The United States said on Monday that it would block a Chinese state-owned technology company from buying American components because it posed a national security threat, the latest volley in an escalating dispute between the world’s two largest economies.

President Donald Trump has painted China as an economic threat to the United States and American companies and based his aggressive tariff strategy on the goal of preventing the country from becoming dominant in key technology sectors.

According to Commerce, Jinhua “poses a significant risk of becoming involved in activities that are contrary to the national security interests of the United States.”

The firm is nearing completion of substantial production capacity for dynamic random access memory (DRAM) integrated circuits, likely to be based on US-technology.

However, that production “threatens the long term economic viability of US suppliers of these essential components of US military systems,” the Commerce Department said.

“When a foreign company engages in activity contrary to our national security interests, we will take strong action to protect our national security,” Commerce Secretary Wilbur Ross said in a statement.

“Placing Jinhua on the Entity List will limit its ability to threaten the supply chain for essential components in our military systems,” Commerce Secretary Wilbur Ross said in the statement.

As a result, a license is required for all exports, re-exports and transfers of commodities, software and technology subject to the Export Administration Regulations. Such license applications will be reviewed with a presumption of denial, Commerce said.

The development is adding pressure to the already fragile relationship between the world’s two largest economies, which have been engaging in an escalating trade war for months.
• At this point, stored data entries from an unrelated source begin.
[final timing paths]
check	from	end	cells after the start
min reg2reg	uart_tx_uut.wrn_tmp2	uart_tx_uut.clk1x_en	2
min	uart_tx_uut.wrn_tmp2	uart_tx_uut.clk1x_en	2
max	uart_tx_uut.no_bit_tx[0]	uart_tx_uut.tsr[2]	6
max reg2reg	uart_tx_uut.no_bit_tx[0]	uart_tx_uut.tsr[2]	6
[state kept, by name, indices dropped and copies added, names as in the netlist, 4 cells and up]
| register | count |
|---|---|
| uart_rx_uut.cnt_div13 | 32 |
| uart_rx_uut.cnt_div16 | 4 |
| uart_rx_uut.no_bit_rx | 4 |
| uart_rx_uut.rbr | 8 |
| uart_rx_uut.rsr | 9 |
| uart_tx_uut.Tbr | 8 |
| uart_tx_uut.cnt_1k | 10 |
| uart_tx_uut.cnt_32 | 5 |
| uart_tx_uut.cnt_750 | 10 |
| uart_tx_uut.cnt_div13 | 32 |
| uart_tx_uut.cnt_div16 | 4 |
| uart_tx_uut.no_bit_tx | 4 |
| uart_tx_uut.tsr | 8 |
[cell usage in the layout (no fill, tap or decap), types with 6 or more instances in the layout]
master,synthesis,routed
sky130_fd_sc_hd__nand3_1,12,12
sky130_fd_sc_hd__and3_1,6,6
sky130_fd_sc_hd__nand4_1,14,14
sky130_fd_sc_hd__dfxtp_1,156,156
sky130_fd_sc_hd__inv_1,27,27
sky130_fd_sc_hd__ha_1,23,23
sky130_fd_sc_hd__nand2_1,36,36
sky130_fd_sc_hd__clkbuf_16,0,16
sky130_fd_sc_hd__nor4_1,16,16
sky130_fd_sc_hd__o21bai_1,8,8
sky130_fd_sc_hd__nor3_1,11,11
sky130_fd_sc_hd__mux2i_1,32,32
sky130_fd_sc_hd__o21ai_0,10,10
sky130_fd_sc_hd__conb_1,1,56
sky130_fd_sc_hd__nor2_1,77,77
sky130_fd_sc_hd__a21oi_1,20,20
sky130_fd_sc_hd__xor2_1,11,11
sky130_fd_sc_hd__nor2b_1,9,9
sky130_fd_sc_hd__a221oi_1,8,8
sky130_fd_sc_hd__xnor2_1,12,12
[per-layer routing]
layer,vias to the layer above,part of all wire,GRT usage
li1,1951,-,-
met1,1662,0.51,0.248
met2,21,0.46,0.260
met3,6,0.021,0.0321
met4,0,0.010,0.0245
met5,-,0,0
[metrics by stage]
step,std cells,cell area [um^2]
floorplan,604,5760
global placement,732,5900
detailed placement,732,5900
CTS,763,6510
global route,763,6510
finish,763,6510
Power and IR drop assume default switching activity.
The two have imposed tariffs on about $360 billion worth of two-way trade on each other.

Derek Scissors, a China expert at the American Enterprise Institute, said the company was one of China’s potential national champions in the semiconductor industry and is in a dispute with its main competitor, U.S.-based chipmaker Micron Technology Inc.

While the decision would mainly help Micron in the short term, the administration is trying to set a precedent for how it treats Chinese state-owned enterprises in the long run, he said.

Earlier this year, Washington banned Chinese telecom and smartphone giant ZTE from purchasing crucial US components for seven years, threatening its survival, as punishment for breaking US export controls.

In a politically charged settlement, Washington then allowed ZTE to resume imports under tough conditions.